## Your instructions
From the listing below, copy only the lines from the line that contains "clkbuf_8,150" to the line that contains "Buffer: 35 / 267 / 2.55", counting those two lines as part of the copy.

Provided information Block Start

**src/rtl/pc_exception_unit.sv**
```systemverilog
// PC sequencer for the MIPS datapath with precise exceptions, EPC/CAUSE capture,
// a RUN/HANDLER/HALT mode FSM and a saturating taken-exception counter.
module pc_exception_unit #(
    parameter int              PC_W      = 32,
    parameter logic [PC_W-1:0] RESET_VEC = '0,
    parameter logic [PC_W-1:0] EXC_VEC   = 'h80,
    parameter int              EXC_N     = 4,
    parameter int              CNT_W     = 8,
    localparam int             CW        = (EXC_N > 1) ? $clog2(EXC_N) : 1
) (
    input  logic             SYS_clk,
    input  logic             SYS_reset,
    input  logic             SYS_load,
    input  logic [PC_W-1:0]  SYS_pc_val,
    input  logic             stall,
    input  logic [31:0]      instruction,
    input  logic             branch,
    input  logic             zero,
    input  logic             jump,
    input  logic [EXC_N-1:0] exc_req,
    input  logic             eret,
    output logic [PC_W-1:0]  pc,
    output logic [PC_W-1:0]  epc,
    output logic [CW-1:0]    cause,
    output logic             in_handler,
    output logic             halted,
    output logic             flush,
    output logic [CNT_W-1:0] exc_count
);

    typedef enum logic [1:0] {RUN, HANDLER, HALT} state_t;

    state_t           state_q, state_d;
    logic [PC_W-1:0]  pc_d, epc_d;
    logic [CW-1:0]    cause_d, exc_idx;
    logic [CNT_W-1:0] cnt_d, cnt_inc;
    logic [PC_W-1:0]  pc4, br_off, br_tgt, jmp_tgt;
    logic [5:0]       opcode;
    logic             br_taken, exc_any;

    assign opcode   = instruction[31:26];
    assign exc_any  = |exc_req;
    assign flush    = exc_any;
    assign pc4      = pc + PC_W'(4);
    assign br_off   = {{(PC_W-18){instruction[15]}}, instruction[15:0], 2'b00};
    assign br_tgt   = pc4 + br_off;
    assign br_taken = branch && (((opcode == 6'h04) && zero) || ((opcode == 6'h05) && !zero));
    assign cnt_inc  = (exc_count == '1) ? exc_count : exc_count + CNT_W'(1);

    assign in_handler = (state_q == HANDLER);
    assign halted     = (state_q == HALT);

    // Jump keeps the pc4 bits above 27; with PC_W=28 the whole PC is the jump field.
    always_comb begin
        jmp_tgt       = pc4;
        jmp_tgt[27:0] = {instruction[25:0], 2'b00};
    end

    // Lowest set request index wins, so scan from the top down.
    always_comb begin
        exc_idx = '0;
        for (int i = EXC_N - 1; i >= 0; i--) begin
            if (exc_req[i]) exc_idx = CW'(i);
        end
    end

    always_comb begin
        state_d = state_q;
        pc_d    = pc;
        epc_d   = epc;
        cause_d = cause;
        cnt_d   = exc_count;
        if (SYS_load) begin
            pc_d    = {SYS_pc_val[PC_W-1:2], 2'b00};
            state_d = RUN;
        end else if (state_q == HALT) begin
            state_d = HALT;
        end else if (exc_any && (state_q == RUN)) begin
            epc_d   = pc;
            cause_d = exc_idx;
            pc_d    = EXC_VEC;
            state_d = HANDLER;
            cnt_d   = cnt_inc;
        end else if (exc_any) begin
            // A fault while already handling one is unrecoverable.
            state_d = HALT;
            cnt_d   = cnt_inc;
        end else if (eret && (state_q == HANDLER)) begin
            pc_d    = epc + PC_W'(4);
            state_d = RUN;
        end else if (stall) begin
            pc_d = pc;
        end else if (jump) begin
            pc_d = jmp_tgt;
        end else if (br_taken) begin
            pc_d = br_tgt;
        end else begin
            pc_d = pc4;
        end
    end

    always_ff @(negedge SYS_clk or posedge SYS_reset) begin
        if (SYS_reset) begin
            state_q   <= RUN;
            pc        <= RESET_VEC;
            epc       <= '0;
            cause     <= '0;
            exc_count <= '0;
        end else begin
            state_q   <= state_d;
            pc        <= pc_d;
            epc       <= epc_d;
            cause     <= cause_d;
            exc_count <= cnt_d;
        end
    end

endmodule
```
**config.mk**
```make
export PLATFORM = sky130hd
export DESIGN_NAME = pc_exception_unit
export DESIGN_NICKNAME = d
export VERILOG_FILES = /design/src/rtl/pc_exception_unit.sv
export SDC_FILE = /design/constraint.sdc
export NUM_CORES = 1
export LEC_CHECK = 0
export CAP_MARGIN = 5
export CORE_ASPECT_RATIO = 0.7
export CORE_MARGIN = 1
export CORE_UTILIZATION = 38
export DETAILED_ROUTE_END_ITERATION = 6
export PLACE_DENSITY_LB_ADDON = 0.25
export SYNTH_ARGS = -nofsm -noshare
export SYNTH_HDL_FRONTEND = slang
export SYNTH_SLANG_ARGS = --single-unit
```
**constraint.sdc**
```tcl
create_clock -name SYS_clk -period 5.35 [get_ports SYS_clk]
set_clock_uncertainty 0.2 [all_clocks]
set_input_delay 1.07 -clock SYS_clk [delete_from_list [all_inputs] [get_ports SYS_clk]]
set_output_delay 1.07 -clock SYS_clk [all_outputs]
set_load 0.01 [all_outputs]
```
Yosys cells after proc, flatten, opt, wreduce, memory -nomap -nowiden --
Cells that the tools add are included. Widths: inputs -> output; s select.
Word-level totals: logic and storage cells 53, bits of input ports 76, output and inout port bits 77, bits in registers 76
Cells by class: $add $sub $neg 4, bitwise operators 2, reduce and logical (&&, ||, !) cells 14, equal/unequal tests 8, multiplexer cells 20
Operator list (count):
- $mux 32 | 8
- $add 32x3->32 const B | 2
- $add 32x32->32 | 1
- $mux 8 | 3
- $mux 2 | 9
- $eq 6x3->1 const B | 2
- $reduce_and 3->1 | 3
- $add 8x1->8 const B | 1
- $eq 8x8->1 const B | 1
- $logic_and 1x1->1 | 5
- $reduce_bool 5->1 | 1
- $ne 4x2->1 const B | 1
- $reduce_or 4->1 | 1
- $ne 3x2->1 const B | 1
- $eq 2x1->1 const B | 1
- $eq 2x2->1 const B | 1
- $logic_not 2->1 | 1
- $ne 2x2->1 const B | 1
- $not 1->1 | 2
- $reduce_bool 2->1 | 1
- $logic_not 1->1 | 1
- $logic_or 1x1->1 | 1

Longest topological paths before layout --
Gate-level depths: netlist of run 1.
depth after elaboration 12, depth in mapped cells 18

==> metrics.txt, run 1 <==
Psw 0.00142 W; peak supply drop 0.000190 V; final hold viol count 0; core area 17300 sq um; most common cell after layout, fill and taps aside buf_4; YS warnings 0; Post-Synthesis Cells 788; num rows 40; Layout Nets 1258; Synth Cell Area 6800 sq um; share of layout cells above drive strength 1 38.9%; Worst Hold Class reg -> reg; Max-cap violations 0; Num Clock Sinks 76; CTS tree done; fin. max-slew vios 0; overall power 0.00369 W; Crit path required time 2660 ps; Final ANT Viol Nets 0; Routed WL 27000 um; cell area power density 321 nW/um^2; fin util 66.4%; die width 162 um; failing checks design-rule violations, negative setup slack; Syn Nets 902; RePlAce Congestion 0.931; DRT Pass-1 Iters 7; Slew headroom 59.4%; post-route setup slack -507 ps; largest net degree at the start of global routing 41; worst path cell trace buf_8, ha_4, inv_2, fa_2, nor2b_2, o21a_1, o21ai_4, buf_6, a21oi_4, a21oi_4, buf_6, o211ai_1, xor2_1, nor2_1, o31ai_2; Worst-Skew Late Latency 350 ps; Avg Vias per Cell 5.74; number of distinct library cells after synthesis 79; cell family with the largest share of critical-path delay compound AO/OA/AOI/OAI gates; Seq/Total Area, Yosys 28.0%; worst setup path class in -> reg; Comb power frac 58.5%; clk slew on worst S/H paths 50 ps; GRT overflow 0; Seq pwr share 23.5%; Slowest-stage cell, CP fa_2; Syn Area/Cell 8.63 sq um; nature of the critical path endpoint register; internal power 0.00227 W; critical path buffer and inverter count 4; power share of the clock group 18.0%; Synth area leaders dfrtn_1, ha_1, xnor2_1; Worst setup SP type input pin; Top FF cell, synth dfrtn_1; Detailed Route Iter0 Violations 752; routed len/inst 19.6 um; max incr delay on CP 380 ps; root buf cell clkbuf_16; Worst-Margin Slew 606 ps; status finished with violations; Crit Path Max Fanout 3; Hold WS 254 ps; unrepaired setup endpoints after global routing true; Switching Share 38.4%; first-pass GRT wire length 42600 um; most frequent cells in the layout buf_4, clkdlybuf4s50_1, dfrtn_1; DRC viols 3; number of diodes 0; post-synth top area cell dfrtn_1; Die Area 18400 sq um; initial antenna violation count 0; # IOs 153; HPWL after DPL 20200 um; EDFF count, synth 0; routed via count 7923; share of synthesized registers carrying an async set or reset 100%; crit path DAT 3170 ps; die height 114 um; vias in the first global route 7781; post-synth top area share 28.0%; synthesized flop and latch total 76; number of port buffers 150; Setup TNS -9890 ps; TritonCTS Buffers 9; final setup fails 27; clk buf depth 2; Initial Util 39.3%; H-tree Lvls 3; Leak Pwr 5.06 nW; GRT Util Overall 29.8%; area grow syn2layout 69.3%
==> path summary, 6_finish.rpt <==
| kind | start | endpoint | slack, ps | depth (start not counted) |
|---|---|---|---|---|
| min in group asynchronous | SYS_reset | pc[1] | 3380 | 2 |
| worst min register to register | exc_count[4] | exc_count[4] | 250 | 1 |
| max in group asynchronous | SYS_reset | pc[26] | 1040 | 3 |
| worst max register to register | pc[7] | pc[25] | 1110 | 16 |
| worst max-delay path | instruction[0] | pc[30] | -510 | 15 |
| worst min-delay path | exc_count[4] | exc_count[4] | 250 | 1 |
==> cell usage after synthesis, types with 4 or more instances <==
| library cell | number |
|---|---|
| a211o_1 | 4 |
| a211oi_1 | 8 |
| a21o_1 | 23 |
| a21oi_1 | 43 |
| a221o_1 | 6 |
| a221oi_1 | 9 |
| a222oi_1 | 12 |
| a22oi_1 | 4 |
| a31oi_1 | 10 |
| and2_1 | 6 |
| and3_1 | 10 |
| and4_1 | 11 |
| buf_2 | 6 |
| clkbuf_1 | 31 |
| dfrtn_1 | 76 |
| ha_1 | 37 |
| inv_1 | 18 |
| mux2_2 | 28 |
| nand2_1 | 75 |
| nand2b_1 | 5 |
| nand3_1 | 30 |
| nand4_1 | 25 |
| nor2_1 | 56 |
| nor2b_1 | 5 |
| nor3_1 | 14 |
| o2111ai_1 | 5 |
| o211ai_1 | 12 |
| o21ai_0 | 38 |
| o21ai_1 | 14 |
| o21bai_1 | 4 |
| o311ai_0 | 4 |
| o31ai_1 | 4 |
| or3_1 | 6 |
| xnor2_1 | 52 |
| xor2_1 | 30 |
==> per-layer routing <==
layer / track usage [%] / part of all wire (%) / up-vias
li1: - / - / 3660
met1: 42.1 / 45 / 3809
met2: 47.2 / 44 / 408
met3: 5.05 / 8.6 / 46
met4: 7.42 / 2.0 / 0
met5: 0 / 0 / -
==> cells by family (layout without fill, tap and decap cells) <==
| kind of cell | Yosys count | after routing | share of synthesized area, % |
|---|---|---|---|
| AND/OR/NAND/NOR | 268 | 268 | 20.8 |
| AO/OA/AOI/OAI | 234 | 234 | 24.8 |
| XOR/XNOR | 83 | 83 | 10.8 |
| flip-flops | 76 | 76 | 28.0 |
| buffers and inverters | 60 | 421 | 3.75 |
| adder cells (fa/ha/maj) | 38 | 38 | 7.10 |
| multiplexers | 29 | 29 | 4.79 |
==> what timing repair did <==
item	in CTS	in global routing
pin swaps	92	66
hold buffers	0	0
buffers inserted	46	14
endpoints found under the setup margin	98	43
gates resized for setup	209	47
==> sequential cells by signal, summed over array words and instances (netlist names) <==
register,flops
epc,32
cause,2
state_q,2
exc_count,8
pc,32
==> power groups by stage <==
| stage | clock (W) | sequential (W) | combinational, W |
|---|---|---|---|
| floorplan | 0 | 0.000969 | 0.000830 |
| global placement | 0 | 0.000916 | 0.00172 |
| detailed placement | 0 | 0.000917 | 0.00175 |
| CTS | 0.000667 | 0.000865 | 0.00206 |
| global route | 0.000694 | 0.000885 | 0.00230 |
| finish | 0.000666 | 0.000866 | 0.00216 |
==> area by class of cell <==
cell class	count	area [sq um]
Fill cell	1384	5810
Clock inverter	7	91.3
Multi-Input combinational cell	652	5450
Timing Repair Buffer	386	3470
Sequential cell	76	1900
Tap cell	231	289
Clock buffer	9	225
Inverter	19	78.8
==> metrics by stage <==
step	cell area, sq um	setup WS [ps]	cells
after floorplan	7070	-551	788
after global placement	10000	-1260	1307
after detailed placement	10000	-1350	1307
after CTS	11200	-465	1368
after global routing	11500	-591	1380
final	11500	-507	1380
(Power assumes the default switching activity.)
==> run 2, diff against run 1 <==
--- a/config.mk
+++ b/config.mk
@@ -5,11 +5,11 @@
 export SDC_FILE = /design/constraint.sdc
 export NUM_CORES = 1
 export LEC_CHECK = 0
-export CAP_MARGIN = 5
 export CORE_ASPECT_RATIO = 0.7
 export CORE_MARGIN = 1
 export CORE_UTILIZATION = 38
 export DETAILED_ROUTE_END_ITERATION = 6
+export GPL_TIMING_DRIVEN = 0
 export PLACE_DENSITY_LB_ADDON = 0.25
 export SYNTH_ARGS = -nofsm -noshare
 export SYNTH_HDL_FRONTEND = slang
==> metrics.txt, run 2 (synthesis gave the netlist of run 1 again) <==
status finished with violations; failing checks negative setup slack; crit path DAT 3190 ps; routed via count 7668; worst hold endpoint exc_count[4]; # IOs 153; nature of the critical path endpoint register; num rows 40; number of port buffers 149; post-route setup slack -525 ps; worst path cell trace buf_12, ha_4, clkbuf_8, a21o_1, a21o_1, a21oi_2, and3b_2, o21ai_4, and3_4, o311ai_4, a311oi_4, a221o_1; Num Clock Sinks 76; clk slew on worst S/H paths 50 ps; Finished Layout Cells 1281; final hold viol count 0; initial antenna violation count 2; area grow syn2layout 54.0%; DRT Pass-1 Iters 7; clk buf depth 2; Initial Util 39.3%; unrepaired setup endpoints after global routing true; largest net degree at the start of global routing 42; RePlAce Congestion 0.953; hold_sp exc_count[4]; most frequent cells in the layout buf_4, clkdlybuf4s50_1, dfrtn_1; Slew headroom 45.2%; Worst setup SP type input pin; Final ANT Viol Nets 0; HPWL after DPL 19100 um; final setup fails 29; DRC viols 0; share of layout cells above drive strength 1 31.3%; reg-to-reg endpoint pc[28]; Detailed Route Iter0 Violations 680; Post-Place Cells 1169; critical path buffer and inverter count 2; root buf cell clkbuf_16; vias in the first global route 7435; die height 114 um; fin. max-slew vios 0; H-tree Lvls 3; cell family with the largest share of critical-path delay compound AO/OA/AOI/OAI gates; Crit Path Max Fanout 20; number of diodes 0; r2r setup slk 1130 ps; TritonCTS Buffers 9; CP dominant cell by count a21o_1; Hold Buf Count CTS 0; Register-to-Register Path Depth 17; Reg-to-Reg Start pc[11]; worst setup path class in -> reg; GRT Util Overall 29.6%; CTS tree done; Leak Pwr 4.42 nW; peak supply drop 0.000177 V; Die Area 18400 sq um; Worst-Skew Late Latency 350 ps; Slowest-stage cell, CP a221o_1; first-pass GRT wire length 41600 um; Worst Hold Depth 1; Crit path required time 2670 ps; max incr delay on CP 280 ps; core area 17300 sq um; Worst Hold Class reg -> reg; overall power 0.00347 W; fill cell count 1500; Routed WL 27400 um; most common cell after layout, fill and taps aside buf_4; cell area power density 331 nW/um^2; Max-cap violations 0; routed len/inst 21.4 um; Avg Vias per Cell 5.99; die width 162 um; Worst-Margin Slew 821 ps; GRT overflow 0; Layout Nets 1159; largest registers epc: 32 flops, pc: 32 flops, exc_count: 8 flops
[run 2: worst max-delay path by stage]
stage,startpoint,to,slack [ps],cells after the start
5_1_grt,instruction[11],pc[28],-580,11
2_1_floorplan,instruction[0],pc[10],-550,12
6_report,instruction[15],pc[28],-520,12
3_3_place_gp,instruction[15],pc[28],-1930,12
3_5_place_dp,instruction[15],pc[28],-1970,12
4_1_cts,instruction[0],pc[28],-540,13
[run 2: worst reg2reg max path: stages, from the launching register on]
cell,delay [ps]
dfrtn_1,460
buf_4,170
and4_1,200
buf_4,150
and3_1,300
nand4_1,190
xnor2_1,380
ha_4,270
clkbuf_8,150
a21o_1,170
a21o_1,180
a21oi_2,170
and3b_2,230
o21ai_4,70
and3_4,180
o311ai_4,250
a311oi_4,70
a221o_1,280
[run 2: per-layer routing]
metal / global-route usage, % / part of all wire (%)
met1: 40.8 / 44
met2: 45.6 / 43
met3: 8.33 / 11
met4: 6.92 / 1.8
met5: 0 / 0.044
[run 2: final cells by class]
cell class / count / area [sq um] / area share, %
Multi-Input combinational cell: 652 / 5340 / 51.0
Buffer: 35 / 267 / 2.55
Timing Repair Buffer: 252 / 2290 / 21.9
Inverter: 19 / 75.1 / 0.717
Sequential cell: 76 / 1900 / 18.2
Clock inverter: 6 / 71.3 / 0.681
Clock buffer: 10 / 239 / 2.28
Tap cell: 231 / 289 / 2.76
[run 2: timing repair]
item | in CTS | in global routing
buffers inserted | 85 | 18
setup endpoints to repair | 126 | 39
cloned | 1 | 0
resized for setup | 233 | 48
pin swaps | 88 | 42
[run 2: per-stage QoR]
| stage | cell area (sq um) | setup TNS, ps | hold slack [ps] | util (%) | setup WS, ps |
|---|---|---|---|---|---|
| 6_report | 10500 | -8820 | 252 | 60.5 | -525 |
| 5_1_grt | 10500 | -11390 | 311 | 60.5 | -584 |
| 4_1_cts | 10200 | -8370 | 252 | 59.2 | -537 |
| 3_5_place_dp | 8870 | -71820 | 252 | 51.2 | -1970 |
| 3_3_place_gp | 8850 | -92370 | 254 | 51.1 | -1930 |
| 2_1_floorplan | 7070 | -8990 | 267 | - | -551 |
[run 2: where the power goes]
group | internal [W] | total (W) | switching (W)
Sequential | 0.000728 | 0.000868 | 0.000140
Clock | 0.000379 | 0.000651 | 0.000272
Combinational | 0.000976 | 0.00195 | 0.000972
==> run 3, diff against run 2 <==
--- a/config.mk
+++ b/config.mk
@@ -6,8 +6,8 @@
 export NUM_CORES = 1
 export LEC_CHECK = 0
 export CORE_ASPECT_RATIO = 0.7
-export CORE_MARGIN = 1
 export CORE_UTILIZATION = 38
+export CTS_BUF_LIST = sky130_fd_sc_hd__clkbuf_8
 export DETAILED_ROUTE_END_ITERATION = 6
 export GPL_TIMING_DRIVEN = 0
 export PLACE_DENSITY_LB_ADDON = 0.25
==> metrics.txt, run 3 (synthesis gave the netlist of run 1 again) <==
r2r setup slk 1130 ps; routed len/inst 21.4 um; unrepaired setup endpoints after global routing true; Reg-to-Reg Start pc[4]; Final Cell Area 10500 sq um; failing checks design-rule violations, negative setup slack; Register-to-Register Path Depth 16; Final ANT Viol Nets 0; most common cell after layout, fill and taps aside buf_4; Max-cap violations 0; fill cell count 1496; HPWL after DPL 19100 um; number of diodes 0; # IOs 153; Avg Vias per Cell 5.94; DRT Pass-1 Iters 7; Reg area 1900 sq um; worst setup path class in -> reg; clk buf depth 2; final setup fails 29; initial antenna violation count 0; Worst setup SP type input pin; Crit Path Max Fanout 20; share of layout cells above drive strength 1 31.8%; Routed WL 27600 um; DRC viols 1; cell area power density 318 nW/um^2; crit path DAT 3200 ps; status finished with violations; Worst-Skew Late Latency 350 ps; pre-CTS WS -1970 ps; most frequent cells in the layout buf_4, clkdlybuf4s50_1, dfrtn_1; Multi-input gate area 5350 sq um; GRT overflow 0; Die Area 18400 sq um; worst hold endpoint cause[1]; Slew headroom 45.6%; GRT Util Overall 29.5%; CTS tree done; die width 162 um; area post-placement 8870 sq um; Worst Hold Depth 2; Leak Pwr 4.42 nW; core area 17300 sq um; vias in the first global route 7368; final hold viol count 0; overall power 0.00334 W; routed via count 7666; Num Clock Sinks 76; first-pass GRT wire length 41500 um; Detailed Route Iter0 Violations 784; Layout Nets 1168; H-tree Lvls 3; peak supply drop 0.000171 V; Initial Util 39.3%; die height 114 um; reg-to-reg endpoint pc[28]; number of port buffers 149; fin. max-slew vios 0; area grow syn2layout 54.4%; TritonCTS Buffers 9; post-route setup slack -523 ps; Worst-Margin Slew 814 ps; hold_sp cause[1]; RePlAce Congestion 0.953; root buf cell clkbuf_8; nature of the critical path endpoint register; largest registers epc: 32 flops, pc: 32 flops, exc_count: 8 flops; Setup TNS -9200 ps; num rows 40; Crit path required time 2670 ps; largest net degree at the start of global routing 42; clk slew on worst S/H paths 60 ps; Worst Hold Class reg -> reg
## run 3: cell types whose count changed in the layout (fill, tap and decap cells not counted), sizes merged
cell	before	now
buf	128	138
clkbuf	40	34
dlygate4sd2	21	25
clkdlybuf4s50	96	98
dlymetal6s2s	6	5
## run 3: metal layers
layer  global-route usage [%]  vias up  share of wire [%]
met1                     41.4     3748                 44
met3                     6.55       36                 11
met2                     45.9      407                 44
met5                        0        -                  0
li1                         -     3475                  -
met4                     6.86        0                1.6
## run 3: worst max-delay path by stage
stage	slack, ps	from	endpoint
6_report	-520	instruction[15]	pc[28]
5_1_grt	-570	instruction[15]	pc[28]
4_1_cts	-530	instruction[0]	pc[28]
3_5_place_dp	-1970	instruction[15]	pc[28]
3_3_place_gp	-1930	instruction[15]	pc[28]
2_1_floorplan	-550	instruction[0]	pc[10]
## run 3: stage by stage
stage	cells	hold WS (ps)	util, %
after floorplan	788	267	-
after global placement	1168	254	51.1
after detailed placement	1169	252	51.2
after CTS	1268	253	58.7
after global routing	1290	312	60.6
final	1290	269	60.6
## run 3: layout make-up
type	count	area share, %
Buffer	35	2.63
Clock buffer	10	1.31
Clock inverter	6	0.680
Inverter	19	0.739
Multi-Input combinational cell	652	51.0
Sequential cell	76	18.1
Tap cell	231	2.75
Timing Repair Buffer	261	22.8
## run 3: where the power goes
group / internal [W] / switching (W) / total, W
combinational: 0.00100 / 0.000992 / 0.00199
clock: 0.000232 / 0.000252 / 0.000485
sequential: 0.000727 / 0.000131 / 0.000859
## run 3: worst max-delay path, cell delays in order
cell      delay, ps
buf_12          140
ha_4            240
clkbuf_8        150
a21o_1          170
a21o_1          180
a21oi_2         170
and3b_2         230
o21ai_4          70
and3_4          180
o311ai_4        250
a311oi_4         70
a221o_1         280
## run 3: what timing repair did
action,CTS,global route
resized for setup,232,50
setup endpoints to repair,130,39
pin swaps,87,39
gates cloned,1,0
hold buffers,0,0
setup buffers,87,25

Provided information Block End

## The completed task
clkbuf_8,150
a21o_1,170
a21o_1,180
a21oi_2,170
and3b_2,230
o21ai_4,70
and3_4,180
o311ai_4,250
a311oi_4,70
a221o_1,280
[run 2: per-layer routing]
metal / global-route usage, % / part of all wire (%)
met1: 40.8 / 44
met2: 45.6 / 43
met3: 8.33 / 11
met4: 6.92 / 1.8
met5: 0 / 0.044
[run 2: final cells by class]
cell class / count / area [sq um] / area share, %
Multi-Input combinational cell: 652 / 5340 / 51.0
Buffer: 35 / 267 / 2.55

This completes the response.